The Treasury has issued a "choose your poison" challenge to the Government, warning that if serious consideration is not given to pegging the costs of superannuation other public services will suffer.
It yesterday released its Long Term Fiscal Statement, a series of projections of government spending and revenue over 40 years.
The statement fingered superannuation as the area of spending expected to grow the most over the next 40 years, because of the ageing population.
It warned that steps had to be taken soon to rein it in or future generations would be footing the bill while the public services that benefited them were disadvantaged.
It presented several options for cost savings - including raising the age of eligibility as life expectancy increased, income testing, and adjusting it by inflation rather than the average wage.
Treasury Secretary John Whitehead said the statement was aimed at beginning a debate about priorities for the future and how to pay for them - a process he said would only get harder over time.
However, his calls for further debate on the issue were largely stonewalled by those who would have to lead it. Both Finance Minister Bill English and Labour finance spokesman David Cunliffe refused to enter it, saying their parties were committed to the current age and level of superannuation.
Requiring future taxpayers to cover the costs of superannuation while facing cuts to public services amounted to "intergenerational unfairness," Mr Whitehead said.
Prime Minister John Key said before the election that he would resign if those entitlements were changed, and yesterday Mr English refused to go even so far as to say the Government would consider the pros and cons.
He said the debate was one for "future governments" to consider. The Government was aiming to increase growth and become more efficient elsewhere, he said.
"The report makes the good point that you're better to make decisions earlier that have a smaller effect over a long period of time ... but despite Treasury's forecast we made a number of political undertakings around national super and maintaining benefits and we're going to stick to those."
Mr Cunliffe said the Government's decision to halt payments to the Super Fund had not helped - Treasury estimates the impact of the holiday in contributions mean the fund will now cover only 8 per cent of the cost of super in 2050, instead of 11 per cent.

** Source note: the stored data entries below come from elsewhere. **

From an optimization exercise on the open Yosys and OpenROAD flow, aimed at small area; shortcuts taken in it are not production practice.
In this exercise RTL edits were held to simulation tests only and were not proved equivalent to the original.

Design n2t_timing_engine, start of the top module:
module n2t_timing_engine (
    input  wire        clk,
    input  wire        rst,
    input  wire [63:0] tick,
    input  wire [1:0]  btn_in,
    input  wire        in_data,
    input  wire        cmd_valid,
    input  wire [31:0] cmd,
    output wire [1:0]  clk_out,
    output wire [3:0]  out_data,
    output wire [3:0]  out_enable,
    output wire        in_load,
    output wire        in_shift,
    output wire        in_clock,
    output wire [1:0]  btn_state,
    output wire [1:0]  btn_changed,
    output wire [1:0]  clk_mode,
    output wire [15:0] clk_freq0,
    output wire [15:0] clk_freq1,
    output wire [3:0]  out_reversed,
    output wire [15:0] in_word,
    output wire [15:0] in_word_mirrored,
    output wire        in_changed,
    output wire [7:0]  cur_prog,
    output wire [1:0]  seq_mode,
    output reg         cmd_ok
);
Size: ~200 I/O pins, roughly 46,000 µm² of cells after synthesis.
==> module n2t_button, before the edit <==
module n2t_button #(
    parameter [63:0] INTERVAL = 64'd200
) (
    input  wire        clk,
    input  wire        rst,
    input  wire [63:0] now,
    input  wire [1:0]  pin,
    output reg  [1:0]  state,
    output reg  [1:0]  changed,
    output reg  [1:0]  state_n,
    output reg  [1:0]  changed_n
);
    reg [1:0]  last;
    reg [2:0]  run0, run1;
    reg [63:0] next_tick;
    wire        sample;
    wire [63:0] next_tick_inc;
    wire        co_unused;
    n2t_gt  #(.W(64))          u_gt  (.a(now), .b(next_tick), .gt(sample));
    n2t_add #(.W(64), .WB(8))  u_add (.a(next_tick), .b(INTERVAL[7:0]),
                                      .s(next_tick_inc), .co(co_unused));
    wire [1:0] full = {run1 == 3'd7, run0 == 3'd7};
    wire [1:0] same = ~(pin ^ last);
    always @* begin
        state_n   = state;
        changed_n = 2'b00;
        if (sample) begin
            if (same[0] && full[0] && pin[0] != state[0]) begin
                state_n[0] = pin[0]; changed_n[0] = 1'b1;
            end
            if (same[1] && full[1] && pin[1] != state[1]) begin
                state_n[1] = pin[1]; changed_n[1] = 1'b1;
            end
        end
    end
    always @(posedge clk) begin
        if (rst) begin
            last      <= 2'b00;
            run0      <= 3'd7;
            run1      <= 3'd7;
            state     <= 2'b00;
            changed   <= 2'b00;
            next_tick <= now;
        end else begin
            if (sample) begin
                last      <= pin;
                run0      <= !same[0] ? 3'd1 : full[0] ? 3'd7 : run0 + 3'd1;
                run1      <= !same[1] ? 3'd1 : full[1] ? 3'd7 : run1 + 3'd1;
                next_tick <= next_tick_inc;
            end
            state   <= state_n;
            changed <= changed_n;
        end
    end
endmodule
==> module n2t_out_channel, before the edit <==
module n2t_out_channel (
    input  wire        clk,
    input  wire        rst,
    input  wire [4:0]  dsat,         
    input  wire        wrap,         
    input  wire        cmd_set,      
    input  wire        cmd_rev,      
    input  wire [15:0] cmd_value,
    output reg         data_pin,
    output reg         enable_pin,
    output reg         reverse
);
    localparam [1:0] ST_IDLE = 2'd0, ST_PAUSE = 2'd1, ST_DATASET = 2'd2, ST_ENABLESET = 2'd3;
    reg [1:0]  st;
    reg [15:0] data;
    reg [4:0]  slot_n;    
    reg [4:0]  wait_n;    
    wire [3:0] slot = slot_n[4] ? 4'd15 : slot_n[3:0];
    wire [3:0] k    = slot ^ {4{reverse}};
    wire       due  = dsat >= wait_n;
    always @(posedge clk) begin
        if (rst) begin
            st         <= ST_IDLE;
            data       <= 16'h0000;
            slot_n     <= 5'd0;
            reverse    <= 1'b0;
            data_pin   <= 1'b0;
            enable_pin <= 1'b0;
        end else if (cmd_set || cmd_rev) begin
            if (cmd_set) data <= cmd_value;
            if (cmd_rev) reverse <= ~reverse;
            slot_n  <= 5'd0;
            st      <= ST_PAUSE;
            wait_n  <= 5'd1;
        end else if (st != ST_IDLE) begin
            if (!due) begin
                wait_n <= wait_n - dsat;
            end else begin
                wait_n <= wrap ? 5'd0 : 5'd21;
                case (st)
                    ST_PAUSE: begin
                        data_pin <= data[k];
                        if (!slot_n[4]) slot_n <= slot_n + 5'd1;
                        st <= ST_DATASET;
                    end
                    ST_DATASET: begin
                        enable_pin <= 1'b1;
                        st <= ST_ENABLESET;
                    end
                    default: begin   
                        enable_pin <= 1'b0;
                        if (slot_n[4] && slot_n[0]) begin
                            st <= ST_IDLE;
                        end else begin
                            if (slot_n[4]) slot_n <= 5'd17;
                            st <= ST_PAUSE;
                        end
                    end
                endcase
            end
        end
    end
endmodule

The Treasury paper also presented politically unattractive proposals for other services - including health, prisons and education. It suggests reducing entitlements under Working for Families and cutting numbers of sickness and invalids' benefits.

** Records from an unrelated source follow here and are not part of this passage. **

This is an optimization exercise on Yosys and OpenROAD, whose aim is small area, a short achievable clock period and few clock cycles, not a production implementation.
Function was not checked in any run shown here: the RTL went through the layout flow alone.
Power and IR drop assume default switching activity.

==> flow/design.v <==
module cv_repack (
    input  wire        clk,
    input  wire        rst,
    input  wire        cmd_valid,
    output wire        cmd_ready,
    input  wire [5:0]  cmd_old_w,
    input  wire [5:0]  cmd_new_w,
    input  wire [8:0]  cmd_count,
    input  wire        in_valid,
    output wire        in_ready,
    input  wire [31:0] in_data,
    output wire        out_valid,
    input  wire        out_ready,
    output wire [31:0] out_data,
    output reg         done_valid,
    output reg  [5:0]  done_bits,
    output reg         done_err
);
    function [31:0] low_mask;
        input [5:0] w;
        begin
            if (w >= 6'd32)
                low_mask = 32'hffff_ffff;
            else
                low_mask = (32'd1 << w) - 32'd1;
        end
    endfunction
    function [5:0] bits_needed;
        input [31:0] v;
        integer k;
        begin
            bits_needed = 6'd0;
            for (k = 0; k < 32; k = k + 1)
                if (v[k])
                    bits_needed = k[5:0] + 6'd1;
        end
    endfunction
    reg  [5:0]  ow, nw;
    reg  [8:0]  ecnt;          
    reg         busy;          
    reg  [31:0] r0, r1, r2;
    reg  [1:0]  cnt;           
    reg  [4:0]  rp;
    reg  [4:0]  wpr;           
    reg  [5:0]  sp;            
    reg  [1:0]  lead;          
    reg  [2:0]  cr;            
    reg         ev;
    reg  [31:0] e;             
    reg  [5:0]  e_nw;
    reg  [4:0]  e_wp;
    reg         e_cpl, e_last, e_fl;
    reg  [31:0] wacc;          
    reg  [31:0] obuf;
    reg         ov;
    reg         fl;            
    reg         dpend;         
    reg  [5:0]  maxb;          
    reg         errb;          
    assign cmd_ready = !busy;
    wire   accept    = cmd_valid && !busy;
    assign in_ready  = (cr != 3'd0) && (cnt != 2'd3);
    wire   load      = in_valid && in_ready;
    assign out_valid = ov;
    assign out_data  = obuf;
    wire   ofree     = !ov || out_ready;
    wire [6:0]  s     = {2'b0, rp} + {1'b0, ow};        
    wire        fits  = !(s[5] && s[4:0] != 5'd0);      
    wire        avail = busy && ((ow == 6'd0) || cnt[1] || (cnt[0] && fits));
    wire        last  = (ecnt == 9'd1);
    wire [6:0]  t     = {2'b0, wpr} + {1'b0, nw};
    wire [63:0] fx    = {r1, r0};
    wire [47:0] f4    = rp[4] ? fx[63:16] : fx[47:0];
    wire [39:0] f3    = rp[3] ? f4[47:8]  : f4[39:0];
    wire [35:0] f2    = rp[2] ? f3[39:4]  : f3[35:0];
    wire [33:0] f1    = rp[1] ? f2[35:2]  : f2[33:0];
    wire [31:0] fun   = rp[0] ? f1[32:1]  : f1[31:0];
    wire [31:0] elem  = fun & low_mask(ow);
    wire [31:0] m_e   = low_mask(e_nw);
    wire [31:0] en    = e & m_e;
    wire        e_err = ((e & ~m_e) != 32'd0);
    wire [5:0]  e_bn  = bits_needed(e);
    wire [31:0] q0    = e_wp[0] ? {en[30:0], en[31]}    : en;
    wire [31:0] q1    = e_wp[1] ? {q0[29:0], q0[31:30]} : q0;
    wire [31:0] q2    = e_wp[2] ? {q1[27:0], q1[31:28]} : q1;
    wire [31:0] q3    = e_wp[3] ? {q2[23:0], q2[31:24]} : q2;
    wire [31:0] rot   = e_wp[4] ? {q3[15:0], q3[31:16]} : q3;
    wire [31:0] lm    = low_mask({1'b0, e_wp});
    wire [31:0] merged = (wacc & lm) | (rot & ~lm);
    wire        wstall = fl || (e_cpl && !ofree) || (e_last && dpend);
    wire        wtake  = ev && !wstall;
    wire        take   = avail && (!ev || wtake);
    wire        pop_w  = take && s[5];
    wire        flush  = fl && ofree;
    wire        done_now = dpend && !fl && ofree;
    wire [6:0]  s2    = {1'b0, sp} + {1'b0, ow};
    wire [6:0]  s2m   = s2 - 7'd32;
    wire        step  = (lead != 2'd3) && ((ecnt[8:2] != 7'd0) || (ecnt[1:0] > lead));
    wire        sinc  = step && (s2 > 7'd32);
    wire        cmd_zero = (cmd_count == 9'd0);
    always @(posedge clk) begin
        if (rst) begin
            busy       <= 1'b0;
            ecnt       <= 9'd0;
            cnt        <= 2'd0;
            lead       <= 2'd0;
            cr         <= 3'd0;
            ev         <= 1'b0;
            ov         <= 1'b0;
            fl         <= 1'b0;
            dpend      <= 1'b0;
            maxb       <= 6'd0;
            errb       <= 1'b0;
            done_valid <= 1'b0;
        end else begin
            if (accept) begin
                ow   <= cmd_zero ? 6'd0 : cmd_old_w;
                nw   <= cmd_zero ? 6'd0 : cmd_new_w;
                ecnt <= cmd_zero ? 9'd1 : cmd_count;
                busy <= 1'b1;
                sp   <= cmd_zero ? 6'd0 : cmd_old_w;
                lead <= 2'd1;
                cr   <= {2'd0, !cmd_zero && (cmd_old_w != 6'd0)};
                rp   <= 5'd0;
                wpr  <= 5'd0;
            end else begin
                if (step)
                    sp <= sinc ? s2m[5:0] : s2[5:0];
                lead <= lead + {1'b0, step} - {1'b0, take};
                cr   <= cr + {2'd0, sinc} - {2'd0, load};
                if (take) begin
                    ecnt <= ecnt - 9'd1;
                    busy <= !last;
                    rp   <= last ? 5'd0 : s[4:0];
                    wpr  <= last ? 5'd0 : t[4:0];
                end
            end
            if (take && last)
                cnt <= 2'd0;
            else
                cnt <= cnt + {1'b0, load} - {1'b0, pop_w};
            if (take)
                ev <= 1'b1;
            else if (wtake)
                ev <= 1'b0;
            if (flush || (wtake && e_cpl))
                ov <= 1'b1;
            else if (out_ready)
                ov <= 1'b0;
            if (flush)
                fl <= 1'b0;
            else if (wtake && e_last)
                fl <= e_fl;
            if (wtake) begin
                maxb <= e_last ? 6'd0 : ((e_bn > maxb) ? e_bn : maxb);
                errb <= e_last ? 1'b0 : (errb || e_err);
            end
            dpend      <= (wtake && e_last) || (dpend && !done_now);
            done_valid <= done_now;
        end
        if (pop_w) begin
            r0 <= (cnt == 2'd1) ? in_data : r1;
            r1 <= (cnt == 2'd2) ? in_data : r2;
        end else begin
            if (cnt == 2'd0)
                r0 <= in_data;
            if (cnt == 2'd1)
                r1 <= in_data;
        end
        if (cnt == 2'd2 && !pop_w)
            r2 <= in_data;
        if (take) begin
            e      <= elem;
            e_nw   <= nw;
            e_wp   <= wpr;
            e_cpl  <= t[5];
            e_last <= last;
            e_fl   <= (t[4:0] != 5'd0);
        end
        if (wtake && e_last) begin
            done_bits <= (e_bn > maxb) ? e_bn : maxb;
            done_err  <= errb || e_err;
        end
        if (flush) begin
            obuf <= wacc;
        end else if (wtake) begin
            if (e_cpl) begin
                obuf <= merged;
                wacc <= rot & lm;
            end else begin
                wacc <= merged;
            end
        end
    end
endmodule
==> flow/run.sh <==
#!/bin/bash
# synth_recipe.tcl (not shown) runs the flow's synth.tcl, then flattens the netlist and writes it again
# the make line also repeats each setting of config.mk as NAME=value (left out here)
make -C /OpenROAD-flow-scripts/flow DESIGN_CONFIG=/design/flow/config.mk WORK_HOME=/design/flow/orfs CLKGATE_MAP_FILE= SYNTH_SCRIPT=/design/flow/synth_recipe.tcl finish
==> flow/config.mk <==
export PLATFORM = sky130hd
export DESIGN_NAME = cv_repack
export DESIGN_NICKNAME = cv_repack
export VERILOG_FILES = /design/flow/design.v
export SDC_FILE = /design/flow/constraint.sdc
export NUM_CORES = 4
export LEC_CHECK = 0
export ABC_AREA = 0
export ABC_CLOCK_PERIOD_IN_PS = 2500
export CAP_MARGIN = 20
export CORE_MARGIN = 2
export CORE_UTILIZATION = 40
export PLACE_DENSITY = 0.6
export SETUP_SLACK_MARGIN = 4.8
export SLEW_MARGIN = 20
==> flow/constraint.sdc <==
create_clock -name core_clock -period 8.0 [get_ports {clk}]
set_input_delay 1.6000 -clock core_clock [delete_from_list [all_inputs] [get_ports {clk}]]
set_output_delay 1.6000 -clock core_clock [all_outputs]
set_load 0.01 [all_outputs]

Projected growth of 5 per cent a year in health spending was unsustainable, it said.
It said there was also a range of options for savings in education - including shifting more of the costs on to students and families and targeting subsidies at low income areas.
The Treasury paper also suggests releasing non-violent or low-level offenders earlier, noting the $90,000 cost of keeping a person in prison for a year, compared to $18,000 for someone on home detention.

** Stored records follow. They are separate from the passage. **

Context: an optimization exercise on an open-source flow, tuned for small area and few clock cycles. The choices shown serve that exercise and are no tape-out recipe. Only simulation tests tie the RTL to the original design; equivalence was not proved. The flow treats the clock pin as an ideal source, which a real chip does not have.

// xsvf_core
module xsvf_core (
    input  wire        clk,
    input  wire        rst,
    input  wire        dec_start,
    input  wire        dec_policy,
    input  wire        dec_in_valid,
    input  wire        dec_in_end,
    input  wire [7:0]  dec_in_byte,
    output wire        dec_in_ready,
    output wire        dec_out_valid,
    input  wire        dec_out_ready,
    output wire [2:0]  dec_out_type,
    output wire [7:0]  dec_out_byte,
    output wire        dec_out_last,
    output wire [31:0] dec_out_pos,
    input  wire        fb_req_valid,
    input  wire        fb_req_kind,
    input  wire [7:0]  fb_req_tag,
    input  wire [15:0] fb_req_len,
    output wire        fb_req_ready,
    input  wire        fb_pl_valid,
    input  wire [7:0]  fb_pl_byte,
    output wire        fb_pl_ready,
    output wire        fb_out_valid,
    input  wire        fb_out_ready,
    output wire [7:0]  fb_out_byte,
    output wire        fb_out_last,
    output wire        fb_out_err
);
Size: ~110 I/O pins, roughly 5700 sq um of cells after synthesis.
clock: 10.0 ns
lec_check: 0
cap_margin: 20
core_margin: 2
core_utilization: 80
slew_margin: 20
standard.sh (not shown) runs the stock make flow with config.mk's settings and CLKGATE_MAP_FILE= SYNTH_SCRIPT=/design/flow/synth_recipe.tcl, a recipe that flattens the netlist after the stock synthesis.
==> flow/flow/run.sh <==
#!/bin/bash
set -euo pipefail
work=$(pwd)
rm -rf "$work/scripts_area"
cp -r "$FLOW_HOME/scripts" "$work/scripts_area"
cp "$work/flow/abc_area.script" "$work/scripts_area/abc_area.script"
SCRIPTS_DIR="$work/scripts_area" ABC_AREA=1 ADDER_MAP_FILE= bash standard.sh synth > synth_flow.log 2>&1
export BUFFER_PORTS_ARGS="-buffer_cell sky130_fd_sc_hd__buf_1"
export PRE_CTS_TCL="$work/flow/manual_cts.tcl"
export MANUAL_CTS_LEAVES=4
export MANUAL_CTS_BUF=sky130_fd_sc_hd__clkbuf_16
export CTS_ARGS="-repair_clock_nets -dont_use_dummy_load"
bash standard.sh finish > standard_flow.log 2>&1
==> flow/flow/manual_cts.tcl <==
# Build the clock tree by hand: the clock port drives NLEAF clkbuf cells
# directly, each feeding the flip-flops of one cluster (k-means on location).
set nleaf [expr {[info exists ::env(MANUAL_CTS_LEAVES)] ? $::env(MANUAL_CTS_LEAVES) : 4}]
set bufname [expr {[info exists ::env(MANUAL_CTS_BUF)] ? $::env(MANUAL_CTS_BUF) : "sky130_fd_sc_hd__clkbuf_8"}]
set block [ord::get_db_block]
set clknet [$block findNet clk]
set sinks {}
foreach it [$clknet getITerms] {
  set inst [$it getInst]
  set loc [$inst getLocation]
  lappend sinks [list $it [lindex $loc 0] [lindex $loc 1]]
}
set n [llength $sinks]
puts "manual_cts: $n sinks, $nleaf leaves of $bufname"
# initial centres: sinks sorted by x then split evenly (deterministic)
set sorted [lsort -real -index 1 $sinks]
set cx {}; set cy {}
for {set k 0} {$k < $nleaf} {incr k} {
  set s [lindex $sorted [expr {int(($k + 0.5) * $n / $nleaf)}]]
  lappend cx [lindex $s 1]; lappend cy [lindex $s 2]
}
if {$nleaf == 4} {
  # quadrants of the sink bounding box
  set xs {}; set ys {}
  foreach s $sinks { lappend xs [lindex $s 1]; lappend ys [lindex $s 2] }
  set x0 [tcl::mathfunc::min {*}$xs]; set x1 [tcl::mathfunc::max {*}$xs]
  set y0 [tcl::mathfunc::min {*}$ys]; set y1 [tcl::mathfunc::max {*}$ys]
  set cx [list [expr {$x0+($x1-$x0)/4}] [expr {$x0+3*($x1-$x0)/4}] [expr {$x0+($x1-$x0)/4}] [expr {$x0+3*($x1-$x0)/4}]]
  set cy [list [expr {$y0+($y1-$y0)/4}] [expr {$y0+($y1-$y0)/4}] [expr {$y0+3*($y1-$y0)/4}] [expr {$y0+3*($y1-$y0)/4}]]
}
set cap [expr {int(ceil(double($n) / $nleaf))}]
for {set iter 0} {$iter < 30} {incr iter} {
  # capacity-limited assignment: all (sink, centre) pairs by distance, greedily
  set pairs {}
  set i 0
  foreach s $sinks {
    for {set k 0} {$k < $nleaf} {incr k} {
      lappend pairs [list [expr {abs([lindex $s 1]-[lindex $cx $k]) + abs([lindex $s 2]-[lindex $cy $k])}] $i $k]
    }
    incr i
  }
  set pairs [lsort -real -index 0 $pairs]
  set assign [lrepeat $n -1]
  set sc [lrepeat $nleaf 0]
  foreach p $pairs {
    lassign $p d i k
    if {[lindex $assign $i] < 0 && [lindex $sc $k] < $cap} {
      lset assign $i $k
      lset sc $k [expr {[lindex $sc $k] + 1}]
    }
  }
  set sx [lrepeat $nleaf 0.0]; set sy [lrepeat $nleaf 0.0]
  foreach s $sinks a $assign {
    lset sx $a [expr {[lindex $sx $a] + [lindex $s 1]}]
    lset sy $a [expr {[lindex $sy $a] + [lindex $s 2]}]
  }
  for {set k 0} {$k < $nleaf} {incr k} {
    if {[lindex $sc $k] > 0} {
      lset cx $k [expr {[lindex $sx $k] / [lindex $sc $k]}]
      lset cy $k [expr {[lindex $sy $k] / [lindex $sc $k]}]
    }
  }
}
puts "manual_cts: cluster sizes $sc"
set master [[ord::get_db] findMaster $bufname]
set leafsrc $clknet
if {$nleaf > 4} {
  set rootname [expr {[info exists ::env(MANUAL_CTS_ROOT)] ? $::env(MANUAL_CTS_ROOT) : "sky130_fd_sc_hd__clkbuf_8"}]
  set rinst [odb::dbInst_create $block [[ord::get_db] findMaster $rootname] "clkbuf_root_clk"]
  set leafsrc [odb::dbNet_create $block "clknet_root_clk"]
  $leafsrc setSigType CLOCK
  [$rinst findITerm A] connect $clknet
  [$rinst findITerm X] connect $leafsrc
  set mx 0.0; set my 0.0
  for {set k 0} {$k < $nleaf} {incr k} { set mx [expr {$mx + [lindex $cx $k]}]; set my [expr {$my + [lindex $cy $k]}] }
  $rinst setLocation [expr {int($mx / $nleaf)}] [expr {int($my / $nleaf)}]
  $rinst setPlacementStatus PLACED
}
for {set k 0} {$k < $nleaf} {incr k} {
  set inst [odb::dbInst_create $block $master "clkbuf_leaf_${k}_clk"]
  set net [odb::dbNet_create $block "clknet_leaf_${k}_clk"]
  $net setSigType CLOCK
  [$inst findITerm A] connect $leafsrc
  [$inst findITerm X] connect $net
  $inst setLocation [expr {int([lindex $cx $k])}] [expr {int([lindex $cy $k])}]
  $inst setPlacementStatus PLACED
  foreach s $sinks a $assign {
    if {$a == $k} {
      set it [lindex $s 0]
      $it disconnect
      $it connect $net
    }
  }
}
$clknet setSigType CLOCK
set_cts_config -skip_nets [list clk]
set_propagated_clock [all_clocks]
Other scripts of this flow, unchanged in this note and not shown: flow/flow/abc_area.script
The starting point aborted during 3_3_place_gp.
Testbench counts at the start, summed over its fixed seeds: cycles 71,755.
==> next run, changes <==
--- a/flow/flow/run.sh
+++ b/flow/flow/run.sh
@@ -9,4 +9,5 @@
 export PRE_CTS_TCL="$work/flow/manual_cts.tcl"
-export MANUAL_CTS_LEAVES=4
-export MANUAL_CTS_BUF=sky130_fd_sc_hd__clkbuf_16
+export MANUAL_CTS_LEAVES=8
+export MANUAL_CTS_ROOT=sky130_fd_sc_hd__clkbuf_8
+export MANUAL_CTS_BUF=sky130_fd_sc_hd__clkbuf_8
 export CTS_ARGS="-repair_clock_nets -dont_use_dummy_load"
- CORE_UTILIZATION: 80 -> 70
After rerunning:
- The new run finished clean
- area after synthesis hardly moves
- synthesized cell count rises by about 0.55%

-- what the ideal ports hide --
Ports are ideal in the flow. The routed layout listed here was re-timed in OpenROAD. Step 1 sets driving cells, clkbuf_16 on the clock port and buf_2 on the other inputs (assumed; they add their load-dependent delay and slew). Step 2, shift: input delay + t, output delay - t, t = (earliest + latest rising clock arrival at the registers) / 2. This alone moves slack from input paths to output paths. a / b / c = ideal ports / drivers / drivers and shift; a / b = the first two.
run: the second run
t, ns: 0.409
setup slack, ns: 2.306 / 2.280 / 2.280
worst setup path at the end: input to output
clock arrival spread, ns: 0.020 / 0.021
worst data-port slew with drivers (ns): 0.03
After both steps setup and hold are still met in the second run. The setup slack of the second run moves by -0.026 ns with the drivers and by -0.026 ns with both steps.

* Superannuation cost $7.7 billion in 2009. It is projected to grow from about 4 per cent of GDP to 8 per cent in 2050.
* The number of people aged over 65 is projected to increase from 553,000 to 1.35 million. Average life expectancy is forecast to be 85 - up from 80 now.
* By 2050, the ratio of people aged over 65 to the working age population is expected to double.
* Raise the age of eligibility as life expectancy increases.
* Index payments to inflation instead of the average wage.
* No or half superannuation for wealthiest quarter of superannuitants.